> [Assignment]: Filter the listing so that only lines with the word "flow" remain.

> [Entries shown]:
--- START ---
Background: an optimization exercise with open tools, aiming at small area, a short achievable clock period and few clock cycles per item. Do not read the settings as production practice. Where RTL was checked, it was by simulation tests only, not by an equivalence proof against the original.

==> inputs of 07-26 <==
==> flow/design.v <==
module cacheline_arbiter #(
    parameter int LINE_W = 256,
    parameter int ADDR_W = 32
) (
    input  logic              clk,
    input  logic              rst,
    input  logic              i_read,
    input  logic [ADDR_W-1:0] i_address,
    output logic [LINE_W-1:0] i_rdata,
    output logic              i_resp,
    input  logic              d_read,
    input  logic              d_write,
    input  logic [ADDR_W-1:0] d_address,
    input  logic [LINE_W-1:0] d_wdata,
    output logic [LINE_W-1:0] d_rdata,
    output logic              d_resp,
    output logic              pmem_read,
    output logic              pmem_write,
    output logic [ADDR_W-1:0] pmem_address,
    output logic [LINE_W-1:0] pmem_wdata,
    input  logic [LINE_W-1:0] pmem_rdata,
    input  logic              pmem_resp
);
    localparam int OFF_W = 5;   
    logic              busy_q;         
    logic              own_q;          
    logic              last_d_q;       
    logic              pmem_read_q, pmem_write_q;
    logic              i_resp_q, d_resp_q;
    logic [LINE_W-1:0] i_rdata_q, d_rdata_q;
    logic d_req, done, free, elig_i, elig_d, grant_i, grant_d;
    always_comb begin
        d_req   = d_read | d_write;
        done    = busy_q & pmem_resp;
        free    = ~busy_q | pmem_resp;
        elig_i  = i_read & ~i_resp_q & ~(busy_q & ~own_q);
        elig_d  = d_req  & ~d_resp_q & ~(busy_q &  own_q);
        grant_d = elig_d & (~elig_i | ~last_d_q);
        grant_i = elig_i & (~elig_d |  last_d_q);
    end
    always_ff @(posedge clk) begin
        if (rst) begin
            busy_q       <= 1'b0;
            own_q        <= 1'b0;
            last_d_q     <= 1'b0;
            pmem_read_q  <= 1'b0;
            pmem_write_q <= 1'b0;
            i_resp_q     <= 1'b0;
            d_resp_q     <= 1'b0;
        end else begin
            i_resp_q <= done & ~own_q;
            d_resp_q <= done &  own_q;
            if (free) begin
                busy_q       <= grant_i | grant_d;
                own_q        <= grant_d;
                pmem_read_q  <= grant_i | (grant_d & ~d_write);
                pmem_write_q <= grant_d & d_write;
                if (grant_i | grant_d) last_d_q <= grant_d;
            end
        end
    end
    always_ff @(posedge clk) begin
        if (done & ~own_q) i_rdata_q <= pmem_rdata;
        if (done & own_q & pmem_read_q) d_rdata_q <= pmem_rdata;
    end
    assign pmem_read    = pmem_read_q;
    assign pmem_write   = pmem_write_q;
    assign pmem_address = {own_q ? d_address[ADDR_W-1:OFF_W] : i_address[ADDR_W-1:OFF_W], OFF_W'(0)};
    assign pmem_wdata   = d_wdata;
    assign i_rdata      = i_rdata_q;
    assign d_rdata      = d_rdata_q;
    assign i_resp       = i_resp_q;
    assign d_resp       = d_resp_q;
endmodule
--- END ---
--- START ---
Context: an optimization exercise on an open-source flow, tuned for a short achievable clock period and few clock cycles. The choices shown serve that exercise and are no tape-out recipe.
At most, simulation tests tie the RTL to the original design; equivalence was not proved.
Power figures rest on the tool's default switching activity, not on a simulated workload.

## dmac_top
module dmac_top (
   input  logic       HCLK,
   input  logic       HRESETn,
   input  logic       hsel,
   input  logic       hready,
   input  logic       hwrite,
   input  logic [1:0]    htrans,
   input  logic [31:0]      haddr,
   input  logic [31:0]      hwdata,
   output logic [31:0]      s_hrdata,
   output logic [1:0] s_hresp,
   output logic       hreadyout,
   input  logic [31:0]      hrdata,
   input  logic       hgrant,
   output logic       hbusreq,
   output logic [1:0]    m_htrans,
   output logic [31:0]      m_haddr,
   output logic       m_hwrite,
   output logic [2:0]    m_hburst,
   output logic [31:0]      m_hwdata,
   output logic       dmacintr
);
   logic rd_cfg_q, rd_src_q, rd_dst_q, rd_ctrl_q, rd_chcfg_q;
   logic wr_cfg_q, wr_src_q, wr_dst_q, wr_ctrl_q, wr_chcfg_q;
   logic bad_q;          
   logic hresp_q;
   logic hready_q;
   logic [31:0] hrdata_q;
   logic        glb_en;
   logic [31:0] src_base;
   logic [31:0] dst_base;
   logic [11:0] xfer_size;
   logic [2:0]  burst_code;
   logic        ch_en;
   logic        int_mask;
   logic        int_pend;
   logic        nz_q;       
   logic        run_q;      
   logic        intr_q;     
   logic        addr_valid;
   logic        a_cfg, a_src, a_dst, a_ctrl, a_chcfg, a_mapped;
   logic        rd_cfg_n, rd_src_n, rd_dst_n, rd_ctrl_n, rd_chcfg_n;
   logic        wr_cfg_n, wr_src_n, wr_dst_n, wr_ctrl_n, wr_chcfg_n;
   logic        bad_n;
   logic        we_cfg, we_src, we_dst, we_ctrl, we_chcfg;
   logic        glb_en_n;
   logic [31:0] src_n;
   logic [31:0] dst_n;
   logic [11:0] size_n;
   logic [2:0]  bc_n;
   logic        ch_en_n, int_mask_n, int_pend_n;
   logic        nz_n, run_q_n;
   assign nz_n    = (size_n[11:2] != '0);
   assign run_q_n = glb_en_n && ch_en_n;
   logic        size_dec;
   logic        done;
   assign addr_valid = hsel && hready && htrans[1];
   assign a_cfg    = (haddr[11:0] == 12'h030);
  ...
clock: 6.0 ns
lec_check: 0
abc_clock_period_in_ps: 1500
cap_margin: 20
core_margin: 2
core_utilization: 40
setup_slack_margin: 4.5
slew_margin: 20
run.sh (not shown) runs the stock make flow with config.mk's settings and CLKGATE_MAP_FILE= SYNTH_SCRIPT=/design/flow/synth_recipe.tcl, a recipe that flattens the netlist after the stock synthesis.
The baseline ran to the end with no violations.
--- END ---
> [Written response]:
==> flow/design.v <==
Context: an optimization exercise on an open-source flow, tuned for a short achievable clock period and few clock cycles. The choices shown serve that exercise and are no tape-out recipe.
run.sh (not shown) runs the stock make flow with config.mk's settings and CLKGATE_MAP_FILE= SYNTH_SCRIPT=/design/flow/synth_recipe.tcl, a recipe that flattens the netlist after the stock synthesis.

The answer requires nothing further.